↓↓↓

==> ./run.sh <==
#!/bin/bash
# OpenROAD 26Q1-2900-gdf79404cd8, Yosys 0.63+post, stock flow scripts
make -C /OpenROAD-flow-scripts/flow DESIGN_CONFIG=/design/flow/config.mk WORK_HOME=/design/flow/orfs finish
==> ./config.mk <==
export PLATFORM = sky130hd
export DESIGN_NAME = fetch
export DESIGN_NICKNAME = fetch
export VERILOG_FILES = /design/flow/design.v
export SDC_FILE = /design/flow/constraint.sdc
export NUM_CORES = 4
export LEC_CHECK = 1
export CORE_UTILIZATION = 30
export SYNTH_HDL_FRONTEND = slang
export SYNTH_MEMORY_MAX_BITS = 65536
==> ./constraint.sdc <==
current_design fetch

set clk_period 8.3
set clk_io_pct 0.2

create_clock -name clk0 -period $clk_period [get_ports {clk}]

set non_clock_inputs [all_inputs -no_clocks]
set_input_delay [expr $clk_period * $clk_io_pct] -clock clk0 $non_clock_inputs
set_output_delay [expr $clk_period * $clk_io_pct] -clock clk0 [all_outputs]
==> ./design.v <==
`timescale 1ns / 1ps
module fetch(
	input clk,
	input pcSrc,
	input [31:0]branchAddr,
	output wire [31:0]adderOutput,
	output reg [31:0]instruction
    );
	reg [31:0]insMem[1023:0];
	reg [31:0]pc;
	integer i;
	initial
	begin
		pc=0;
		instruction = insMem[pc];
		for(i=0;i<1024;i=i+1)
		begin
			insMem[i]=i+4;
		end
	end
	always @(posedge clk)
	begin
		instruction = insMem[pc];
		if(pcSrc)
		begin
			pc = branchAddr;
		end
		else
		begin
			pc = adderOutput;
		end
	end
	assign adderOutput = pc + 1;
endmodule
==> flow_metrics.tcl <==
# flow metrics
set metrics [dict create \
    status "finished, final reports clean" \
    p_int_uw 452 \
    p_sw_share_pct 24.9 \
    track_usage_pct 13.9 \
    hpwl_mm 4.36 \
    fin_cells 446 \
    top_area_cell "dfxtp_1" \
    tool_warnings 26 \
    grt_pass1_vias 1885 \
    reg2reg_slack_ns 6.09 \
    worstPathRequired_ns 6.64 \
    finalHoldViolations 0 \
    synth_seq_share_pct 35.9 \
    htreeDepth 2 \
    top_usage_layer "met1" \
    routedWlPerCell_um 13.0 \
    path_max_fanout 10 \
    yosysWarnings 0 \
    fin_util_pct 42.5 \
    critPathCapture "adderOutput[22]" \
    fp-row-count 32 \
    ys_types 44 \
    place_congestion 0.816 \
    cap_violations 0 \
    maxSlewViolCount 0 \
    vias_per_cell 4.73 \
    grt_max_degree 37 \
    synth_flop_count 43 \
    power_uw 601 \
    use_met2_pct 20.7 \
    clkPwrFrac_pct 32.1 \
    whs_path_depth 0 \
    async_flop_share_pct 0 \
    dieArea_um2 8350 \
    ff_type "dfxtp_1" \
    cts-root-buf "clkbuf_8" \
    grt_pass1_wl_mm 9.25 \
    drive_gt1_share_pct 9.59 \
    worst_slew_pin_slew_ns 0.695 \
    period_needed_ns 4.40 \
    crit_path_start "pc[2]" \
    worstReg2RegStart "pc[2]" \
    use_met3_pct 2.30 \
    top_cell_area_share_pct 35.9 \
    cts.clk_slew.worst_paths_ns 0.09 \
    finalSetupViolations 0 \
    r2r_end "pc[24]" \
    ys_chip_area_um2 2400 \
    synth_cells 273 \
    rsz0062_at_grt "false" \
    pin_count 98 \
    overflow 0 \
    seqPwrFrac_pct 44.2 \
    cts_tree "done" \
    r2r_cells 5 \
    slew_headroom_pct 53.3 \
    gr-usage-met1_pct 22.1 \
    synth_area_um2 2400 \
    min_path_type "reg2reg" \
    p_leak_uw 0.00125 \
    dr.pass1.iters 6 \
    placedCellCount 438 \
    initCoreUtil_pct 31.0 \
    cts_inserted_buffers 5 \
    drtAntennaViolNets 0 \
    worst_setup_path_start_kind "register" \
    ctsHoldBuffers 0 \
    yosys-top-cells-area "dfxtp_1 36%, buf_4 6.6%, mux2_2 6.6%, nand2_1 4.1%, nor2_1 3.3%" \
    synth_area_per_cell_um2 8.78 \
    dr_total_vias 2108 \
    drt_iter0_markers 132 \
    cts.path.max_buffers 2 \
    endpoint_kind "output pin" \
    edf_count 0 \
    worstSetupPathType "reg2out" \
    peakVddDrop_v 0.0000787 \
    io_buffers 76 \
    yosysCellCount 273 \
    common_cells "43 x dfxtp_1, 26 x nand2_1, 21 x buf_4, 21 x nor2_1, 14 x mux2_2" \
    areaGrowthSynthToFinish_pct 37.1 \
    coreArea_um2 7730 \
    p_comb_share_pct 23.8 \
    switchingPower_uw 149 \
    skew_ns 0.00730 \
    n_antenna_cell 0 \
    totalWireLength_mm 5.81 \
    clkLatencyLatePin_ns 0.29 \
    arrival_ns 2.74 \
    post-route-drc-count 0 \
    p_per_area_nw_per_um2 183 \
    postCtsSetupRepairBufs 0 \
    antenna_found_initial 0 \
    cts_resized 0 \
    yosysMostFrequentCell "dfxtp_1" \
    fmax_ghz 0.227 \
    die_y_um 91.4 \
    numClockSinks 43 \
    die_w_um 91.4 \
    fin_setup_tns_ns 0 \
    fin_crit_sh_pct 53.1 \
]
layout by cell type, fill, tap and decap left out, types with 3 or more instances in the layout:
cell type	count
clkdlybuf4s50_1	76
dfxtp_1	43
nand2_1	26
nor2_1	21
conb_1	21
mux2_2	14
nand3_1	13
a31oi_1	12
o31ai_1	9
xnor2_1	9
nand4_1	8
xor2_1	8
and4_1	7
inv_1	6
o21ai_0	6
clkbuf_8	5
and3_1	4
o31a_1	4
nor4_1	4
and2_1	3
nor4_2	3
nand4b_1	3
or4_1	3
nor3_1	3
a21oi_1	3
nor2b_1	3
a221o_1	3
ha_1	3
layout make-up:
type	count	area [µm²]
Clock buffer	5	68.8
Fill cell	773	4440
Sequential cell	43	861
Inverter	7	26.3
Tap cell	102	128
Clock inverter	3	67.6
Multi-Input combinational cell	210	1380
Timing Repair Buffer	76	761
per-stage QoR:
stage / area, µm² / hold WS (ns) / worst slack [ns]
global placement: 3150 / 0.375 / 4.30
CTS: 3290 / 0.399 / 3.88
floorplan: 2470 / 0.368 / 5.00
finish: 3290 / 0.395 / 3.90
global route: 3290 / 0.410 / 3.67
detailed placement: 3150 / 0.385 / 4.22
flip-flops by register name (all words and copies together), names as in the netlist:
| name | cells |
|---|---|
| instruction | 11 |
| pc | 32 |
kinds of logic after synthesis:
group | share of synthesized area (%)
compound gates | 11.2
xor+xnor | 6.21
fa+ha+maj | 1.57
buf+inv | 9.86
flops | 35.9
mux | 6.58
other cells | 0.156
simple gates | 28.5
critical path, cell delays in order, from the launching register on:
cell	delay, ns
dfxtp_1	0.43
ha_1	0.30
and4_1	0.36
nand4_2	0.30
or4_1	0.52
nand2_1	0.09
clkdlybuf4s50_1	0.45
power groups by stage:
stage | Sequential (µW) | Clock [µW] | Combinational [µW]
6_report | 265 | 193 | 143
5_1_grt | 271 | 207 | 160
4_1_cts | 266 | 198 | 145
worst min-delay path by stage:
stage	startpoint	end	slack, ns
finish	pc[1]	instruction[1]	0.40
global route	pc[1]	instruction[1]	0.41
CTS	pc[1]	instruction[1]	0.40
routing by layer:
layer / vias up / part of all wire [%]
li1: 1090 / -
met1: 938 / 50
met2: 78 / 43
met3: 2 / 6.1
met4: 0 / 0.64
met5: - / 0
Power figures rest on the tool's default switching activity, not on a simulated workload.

↑↑↑

TASK: All that belongs in your answer is the stretch of entries above from the line with "ys_chip_area_um2 2400 \" through the line with "p_comb_share_pct 23.8 \", printed exactly.

EXERCISE RESPONSE:
    ys_chip_area_um2 2400 \
    synth_cells 273 \
    rsz0062_at_grt "false" \
    pin_count 98 \
    overflow 0 \
    seqPwrFrac_pct 44.2 \
    cts_tree "done" \
    r2r_cells 5 \
    slew_headroom_pct 53.3 \
    gr-usage-met1_pct 22.1 \
    synth_area_um2 2400 \
    min_path_type "reg2reg" \
    p_leak_uw 0.00125 \
    dr.pass1.iters 6 \
    placedCellCount 438 \
    initCoreUtil_pct 31.0 \
    cts_inserted_buffers 5 \
    drtAntennaViolNets 0 \
    worst_setup_path_start_kind "register" \
    ctsHoldBuffers 0 \
    yosys-top-cells-area "dfxtp_1 36%, buf_4 6.6%, mux2_2 6.6%, nand2_1 4.1%, nor2_1 3.3%" \
    synth_area_per_cell_um2 8.78 \
    dr_total_vias 2108 \
    drt_iter0_markers 132 \
    cts.path.max_buffers 2 \
    endpoint_kind "output pin" \
    edf_count 0 \
    worstSetupPathType "reg2out" \
    peakVddDrop_v 0.0000787 \
    io_buffers 76 \
    yosysCellCount 273 \
    common_cells "43 x dfxtp_1, 26 x nand2_1, 21 x buf_4, 21 x nor2_1, 14 x mux2_2" \
    areaGrowthSynthToFinish_pct 37.1 \
    coreArea_um2 7730 \
    p_comb_share_pct 23.8 \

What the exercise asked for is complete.